In conversations with flight schools, especially those that train international students, Mane says schools are seeing the utility of PlaneEnglish by giving it to students even before they join flight programs. It’s a means of practicing speaking English, which is a requirement for pilots worldwide, even before they come to the United States to start flying. It can reduce pre-flight preparation for students, Mane says.

ICAO has a grading system for assessing English language proficiency in certified airmen that includes six levels. ICAO Level 4 is required to fly airplanes in international air traffic and to use English for radio telephony purposes. In July 2017, the FAA introduced something similar with its Aviation English Language Standard (AELS), which requires that holders of an FAA certificate or rating should be able to communicate in English in a discernible and understandable manner with air traffic control, pilots, and others involved in preparing the aircraft for flight and operating an aircraft in flight. The FAA advisory said, “this may or may not involve the radio.” Actual standards on how to assess a pilots proficiency do not exist, Mane says.

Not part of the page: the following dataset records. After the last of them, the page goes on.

### config.mk
export PLATFORM = sky130hd
export DESIGN_NAME = fir_coeff_bank
export DESIGN_NICKNAME = d
export VERILOG_FILES = /design/src/source/fir_pkg.sv /design/src/source/fir_coeff_bank.sv
export SDC_FILE = /design/constraint.sdc
export NUM_CORES = 1
export LEC_CHECK = 0
export BUFFER_PORTS_ARGS = -buffer_cell sky130_fd_sc_hd__buf_2
export CORE_MARGIN = 4
export CORE_UTILIZATION = 50
export CTS_BUF_LIST = sky130_fd_sc_hd__clkbuf_16
export DETAILED_ROUTE_END_ITERATION = 10
export GPL_TIMING_DRIVEN = 0
export MAX_ROUTING_LAYER = met4
export PLACE_DENSITY_LB_ADDON = 0.3
export SYNTH_ARGS = -nofsm -noshare
export SYNTH_HDL_FRONTEND = slang
export SYNTH_SLANG_ARGS = --single-unit
### constraint.sdc
create_clock -name i_ce_clk -period 0.8 [get_ports i_ce_clk]
set_input_delay 0.12 -clock i_ce_clk [delete_from_list [all_inputs] [get_ports i_ce_clk]]
set_output_delay 0.12 -clock i_ce_clk [all_outputs]
set_load 0.005 [all_outputs]
### src/source/fir_pkg.sv
////////////////////
// FIR block shared definitions
// Widths, tap count, settings and readback addresses, sample types
////////////////////
package fir_pkg;

  // Datapath widths
  localparam int SAMPLE_W  = 16;
  localparam int COEFF_W   = 16;
  localparam int PROD_W    = SAMPLE_W + COEFF_W;
  localparam int ACC_W     = PROD_W + 3;
  localparam int FRAC_BITS = 15;
  localparam int NUM_TAPS  = 8;

  // Output clip limits
  localparam int SAMPLE_MAX = 32767;
  localparam int SAMPLE_MIN = -32768;

  typedef logic signed [SAMPLE_W-1:0] sample_t;
  typedef logic signed [COEFF_W-1:0]  coeff_t;
  typedef logic signed [PROD_W-1:0]   prod_t;
  typedef logic signed [ACC_W-1:0]    acc_t;

  // Settings bus addresses
  localparam logic [7:0] SR_COEFF_ADDR      = 8'd129;
  localparam logic [7:0] SR_COEFF_LAST_ADDR = 8'd130;

  // Readback addresses
  localparam logic [7:0]  RB_NUM_TAPS     = 8'd0;
  localparam logic [7:0]  RB_RELOAD_COUNT = 8'd1;
  localparam logic [63:0] RB_DEFAULT      = 64'h0BADC0DE0BADC0DE;

  // Tap 0 after reset is one half, the rest are zero
  localparam coeff_t COEFF_RESET_C0 = 16'sh4000;

endpackage

### src/source/fir_coeff_bank.sv
////////////////////
// FIR coefficient bank
// Shadow shift chain with atomic copy into the active set
////////////////////
`timescale 1ns/1ps

module fir_coeff_bank
  import fir_pkg::*;
(
  input  logic                    i_ce_clk,
  input  logic                    i_arst_n,
  input  logic                    i_coeff_load,
  input  logic                    i_coeff_commit,
  input  coeff_t                  i_coeff_data,
  output coeff_t [NUM_TAPS-1:0]   o_coeffs,
  output logic                    o_commit_done
);

  coeff_t [NUM_TAPS-1:0] shadow;
  coeff_t [NUM_TAPS-1:0] active;
  coeff_t [NUM_TAPS-1:0] shadow_next;
  coeff_t [NUM_TAPS-1:0] reset_set;

  assign reset_set = {{((NUM_TAPS-1)*COEFF_W){1'b0}}, COEFF_RESET_C0};

  // New word enters tap 0, older words move up
  assign shadow_next = {shadow[NUM_TAPS-2:0], i_coeff_data};

  always_ff @(posedge i_ce_clk or negedge i_arst_n) begin
    if (!i_arst_n) begin
      shadow <= reset_set;
      active <= reset_set;
    end else begin
      if (i_coeff_load) begin
        shadow <= shadow_next;
      end
      // Commit sees the chain including this last word
      if (i_coeff_commit) begin
        active <= shadow_next;
      end
    end
  end

  assign o_coeffs      = active;
  assign o_commit_done = i_coeff_commit;

endmodule
[config.mk]
export PLATFORM = sky130hd
export DESIGN_NAME = fir_round_clip
export DESIGN_NICKNAME = d
export VERILOG_FILES = /design/src/source/fir_pkg.sv /design/src/source/fir_round_clip.sv
export SDC_FILE = /design/constraint.sdc
export NUM_CORES = 1
export LEC_CHECK = 0
export BUFFER_PORTS_ARGS = -buffer_cell sky130_fd_sc_hd__buf_2
export CORE_AREA = 2 2 68 70
export CTS_BUF_LIST = sky130_fd_sc_hd__clkbuf_4
export DETAILED_ROUTE_END_ITERATION = 16
export DIE_AREA = 0 0 70 72
export PLACE_DENSITY = 0.84
export SETUP_SLACK_MARGIN = 0.5
export SYNTH_ARGS = -nofsm -noshare
export SYNTH_HDL_FRONTEND = slang
export SYNTH_SLANG_ARGS = --single-unit
[constraint.sdc]
create_clock -name i_ce_clk -period 3.3 [get_ports i_ce_clk]
set_input_delay 0 -clock i_ce_clk [delete_from_list [all_inputs] [get_ports i_ce_clk]]
set_output_delay 0 -clock i_ce_clk [all_outputs]
set_load 0.02 [all_outputs]
[src/source/fir_pkg.sv]
////////////////////
// FIR block shared definitions
// Widths, tap count, settings and readback addresses, sample types
////////////////////
package fir_pkg;

  // Datapath widths
  localparam int SAMPLE_W  = 16;
  localparam int COEFF_W   = 16;
  localparam int PROD_W    = SAMPLE_W + COEFF_W;
  localparam int ACC_W     = PROD_W + 3;
  localparam int FRAC_BITS = 15;
  localparam int NUM_TAPS  = 8;

  // Output clip limits
  localparam int SAMPLE_MAX = 32767;
  localparam int SAMPLE_MIN = -32768;

  typedef logic signed [SAMPLE_W-1:0] sample_t;
  typedef logic signed [COEFF_W-1:0]  coeff_t;
  typedef logic signed [PROD_W-1:0]   prod_t;
  typedef logic signed [ACC_W-1:0]    acc_t;

  // Settings bus addresses
  localparam logic [7:0] SR_COEFF_ADDR      = 8'd129;
  localparam logic [7:0] SR_COEFF_LAST_ADDR = 8'd130;

  // Readback addresses
  localparam logic [7:0]  RB_NUM_TAPS     = 8'd0;
  localparam logic [7:0]  RB_RELOAD_COUNT = 8'd1;
  localparam logic [63:0] RB_DEFAULT      = 64'h0BADC0DE0BADC0DE;

  // Tap 0 after reset is one half, the rest are zero
  localparam coeff_t COEFF_RESET_C0 = 16'sh4000;

endpackage

[src/source/fir_round_clip.sv]
////////////////////
// FIR complex round and clip
// Round half up, drop fraction bits, saturate to 16 bits
////////////////////
`timescale 1ns/1ps

module fir_round_clip
  import fir_pkg::*;
(
  input  logic        i_ce_clk,
  input  logic        i_arst_n,
  // Accumulator input
  input  acc_t        i_acc_i,
  input  acc_t        i_acc_q,
  input  logic        i_acc_last,
  input  logic        i_acc_valid,
  output logic        o_acc_ready,
  // Sample output, I in the upper half
  output logic [31:0] o_tdata,
  output logic        o_tlast,
  output logic        o_tvalid,
  input  logic        i_tready
);

  sample_t out_i;
  sample_t out_q;

  function automatic sample_t round_clip(input acc_t a);
    acc_t r;
    r = a + (acc_t'(1) <<< (FRAC_BITS - 1));
    r = r >>> FRAC_BITS;
    if (r > SAMPLE_MAX) begin
      return sample_t'(SAMPLE_MAX);
    end else if (r < SAMPLE_MIN) begin
      return sample_t'(SAMPLE_MIN);
    end
    return r[SAMPLE_W-1:0];
  endfunction

  // Slot free or draining this cycle
  assign o_acc_ready = !o_tvalid || i_tready;

  always_ff @(posedge i_ce_clk or negedge i_arst_n) begin
    if (!i_arst_n) begin
      o_tvalid <= 1'b0;
    end else if (o_acc_ready) begin
      o_tvalid <= i_acc_valid;
    end
  end

  always_ff @(posedge i_ce_clk) begin
    if (o_acc_ready && i_acc_valid) begin
      out_i   <= round_clip(i_acc_i);
      out_q   <= round_clip(i_acc_q);
      o_tlast <= i_acc_last;
    end
  end

  assign o_tdata = {out_i, out_q};

endmodule

==> impl_metrics.toml <==
[outcome]
status = "finished clean"

[pwr]
power_leakage_nw = 0.992
ir_drop_v = 0.000177
cellPowerDensity_nw_per_um2 = 356
power_uw = 938

[global_routing]
antenna_found_initial = 0
grt_max_degree = 34
grt_pass1_vias = 1669
grtUsageTotal = 0.182
grt_pass1_wl_um = 7250
gr-total-overflow = 0

[worst_setup_path]
r2r_slack_ns = 1.95
path_class = "in -> reg"
crit_buf_inv = 1
cpMaxStageDelayCell = "or3_4"
r2r_start = "o_tvalid"
critical-path-top-delay-family = "simple AND/OR/NAND/NOR gates"
endpoint_kind = "flip-flop"
path_depth = 8
reg2reg_to = "out_i[15]"
arrival_ns = 1.82
worstPathCellList = "buf_2 -> ha_1 -> nand2_1 -> or3_4 -> nor3_4 -> xor2_2 -> o221a_2 -> o21ai_0"
startpoint_type = "primary input"
crit_fanout = 15
startpoint = "i_acc_q[14]"
critPathCapture = "out_q[4]"
cp.required_ns = 3.37
slowest_delay_ns = 0.39
worstRegToRegCells = 3

[routing]
via_per_inst = 5.19
drtIter0Drc = 90
drcViolationCount = 0
first_pass_iters = 4
wire_per_inst_um = 13.1
num_vias = 1706
routed_wl_um = 4310
ant_nets = 0

[cells_and_area]
layout-area-overhead-vs-synth_pct = 24.9
drive_gt1_frac = 0.412
antennaDiodeCount = 0
nets = 353
final_common_cell = "buf_2"
layout.cells.non_filler = 329
fillerInstances = 375
final_cell_mix = "81 x buf_2, 33 x edfxtp_1, 18 x xor2_1"

[sta]
max_freq_mhz = 571
rsz0062_at_grt = "false"
skew_ns = 0.00410
hold_viol = 0
final_max_slew_viol_count = 0
finalCritPeriodShare = 0.531
tightest_slew_ns = 0.589
relSlewSlack = 0.604
period_needed_ns = 1.75
setup_viol = 0
tns_ns = 0

[clock_network]
clockBufferDepth = 2
root_buffer = "clkbuf_4"
clkSlewWorstSetupHoldPaths_ns = 0.10
cts_buffers = 5
htreeDepth = 2
cts_tree = "done"
clock_latency_ns = 0.33
postCtsSetupRepairBufs = 0
cts_sinks = 34

[synthesis]
yosysUniqueCellTypes = 39
syn_area_per_cell_um2 = 11.3
syn_nets = 264
yosys_warnings = 0
synth_seq_cells = 34
synth_area_um2 = 2110
synth-seq-area-share = 0.482
syn_inst = 187

[run]
timing.max_cap.violations = 0

[die]
core_um2 = 4260
die_w_um = 70
die_y_um = 72
start_util = 0.494
io_pins = 110
dieArea_um2 = 5040
rows = 24

[place]
io_buffer_count = 81
gp_congestion = 0.867
placed_cells = 316
dpl.hpwl_um = 3300

[min_path]
hp-class = "in -> reg"
routing by layer:
| metal | track usage | part of all wire | vias up |
|---|---|---|---|
| li1 | - | - | 872 |
| met1 | 0.215 | 0.41 | 771 |
| met2 | 0.323 | 0.52 | 59 |
| met3 | 0.0472 | 0.059 | 4 |
| met4 | 0.0641 | 0.010 | 0 |
| met5 | 0 | 0 | - |
Yosys cell counts:
cell type / count / share of area
edfxtp_1: 33 / 0.47
xor2_1: 18 / 0.075
xnor2_1: 15 / 0.062
nand2_1: 13 / 0.023
nand3_1: 12 / 0.028
nor2_1: 11 / 0.020
o21ai_0: 11 / 0.026
o21ai_2: 11 / 0.046
a21oi_1: 10 / 0.024
nand4_1: 8 / 0.024
buf_6: 5 / 0.027
inv_1: 4 / 0.0071
nor3_1: 4 / 0.0095
and2_1: 2 / 0.0059
and3_1: 2 / 0.0059
and4_1: 2 / 0.0083
ha_1: 2 / 0.012
nand2b_1: 2 / 0.0059
o211ai_1: 2 / 0.0071
a211o_1: 1 / 0.0042
a41o_2: 1 / 0.0053
and2_2: 1 / 0.0036
and4_2: 1 / 0.0047
and4_4: 1 / 0.0053
dfrtp_1: 1 / 0.012
nand2b_2: 1 / 0.0042
nand3b_2: 1 / 0.0053
nand4_4: 1 / 0.010
nor2_2: 1 / 0.0030
nor3_4: 1 / 0.0077
nor3b_1: 1 / 0.0036
nor4_1: 1 / 0.0030
nor4_2: 1 / 0.0059
nor4bb_1: 1 / 0.0047
o221a_2: 1 / 0.0053
o41a_4: 1 / 0.010
or3_1: 1 / 0.0030
or3_4: 1 / 0.0053
xor2_2: 1 / 0.0077
metrics by stage:
step                      worst slack (ns)  hold slack, ns  instance area [um2]  utilization
after CTS                             1.52         0.00924                 2630        0.618
final                                 1.55          0.0243                 2630        0.618
after floorplan                       1.35          -0.296                 2110            -
after detailed placement              1.16          -0.222                 2530        0.593
after global routing                  1.36         0.00553                 2630        0.618
after global placement                1.26          -0.224                 2530        0.593
worst register-to-register path, cell delays in order, from the launching register on:
cell	delay [ns]
dfrtp_1	0.39
nand2b_1	0.11
and2_1	0.14
buf_4	0.37
registers in the layout (all words and copies together) (netlist names):
register and flops:
out_q 16, o_tlast 1, o_tvalid 1, out_i 16
cell type report:
type | instances | area [um2] | share of cell area
multi-input cells | 144 | 1020 | 0.388
flip-flops and latches | 34 | 1020 | 0.386
clock inverters | 2 | 8.76 | 0.00333
repair buffers | 87 | 463 | 0.176
well taps | 52 | 65.1 | 0.0247
clock buffers | 6 | 45.0 | 0.0171
inverters | 4 | 15.0 | 0.00570
power breakdown:
group          switching, mW  internal (mW)
Combinational          0.123         0.0772
Clock                  0.135         0.0882
Sequential           0.00612          0.508
kinds of logic (layout without fill, tap and decap cells):
kind of cell             Yosys count  in the layout  synth area share
flip-flops                        34             34             0.482
XOR/XNOR                          34             34             0.145
AO/OA/AOI/OAI                     38             38             0.128
buffers and inverters              9             99            0.0338
adder cells (fa/ha/maj)            2              2            0.0119
AND/OR/NAND/NOR                   70             70             0.200
timing repair:
| action | in CTS | in global routing |
|---|---|---|
| resized for setup | 0 | 0 |
| hold endpoints to repair | 3 | 0 |
| hold buffers | 5 | 0 |
worst min-delay path by stage:
stage                           start         to  slack (ns)  cells past startpoint
after floorplan              i_arst_n   o_tvalid       -0.30                      0
after global placement       i_arst_n   o_tvalid       -0.22                      1
after detailed placement     i_arst_n   o_tvalid       -0.22                      1
after CTS                 i_acc_q[34]  out_q[15]       0.009                      2
after global routing      i_acc_q[34]  out_q[15]       0.006                      2
final                     i_acc_q[34]  out_q[15]        0.02                      2
No activity file was read; power rests on OpenSTA's default activity.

He’s hoping PlaneEnglish can help create a baseline.

“The FAA, in the last two years, has come up with advisory circulars about how students or pilots could be assessed and has provided guidelines on how to determine if a pilot meets the FAA AELS,” Mane says. “The FAA is starting to ask instructors to try and test their students about their English speaking and their ability to communicate on the radio. Instructors aren’t equipped to do this. They’re not trained. They don’t have a basis for how to do this. So we see that as another area of utility for what we’ve created.

“If everybody were to use PlaneEnglish, they’d be training to the same standard and be graded by the same standard, so you’d have this standardized way of talking on the radio and would be able to reduce idle talk or lengthy communications that can be a problem sometimes and, above all, be safe.”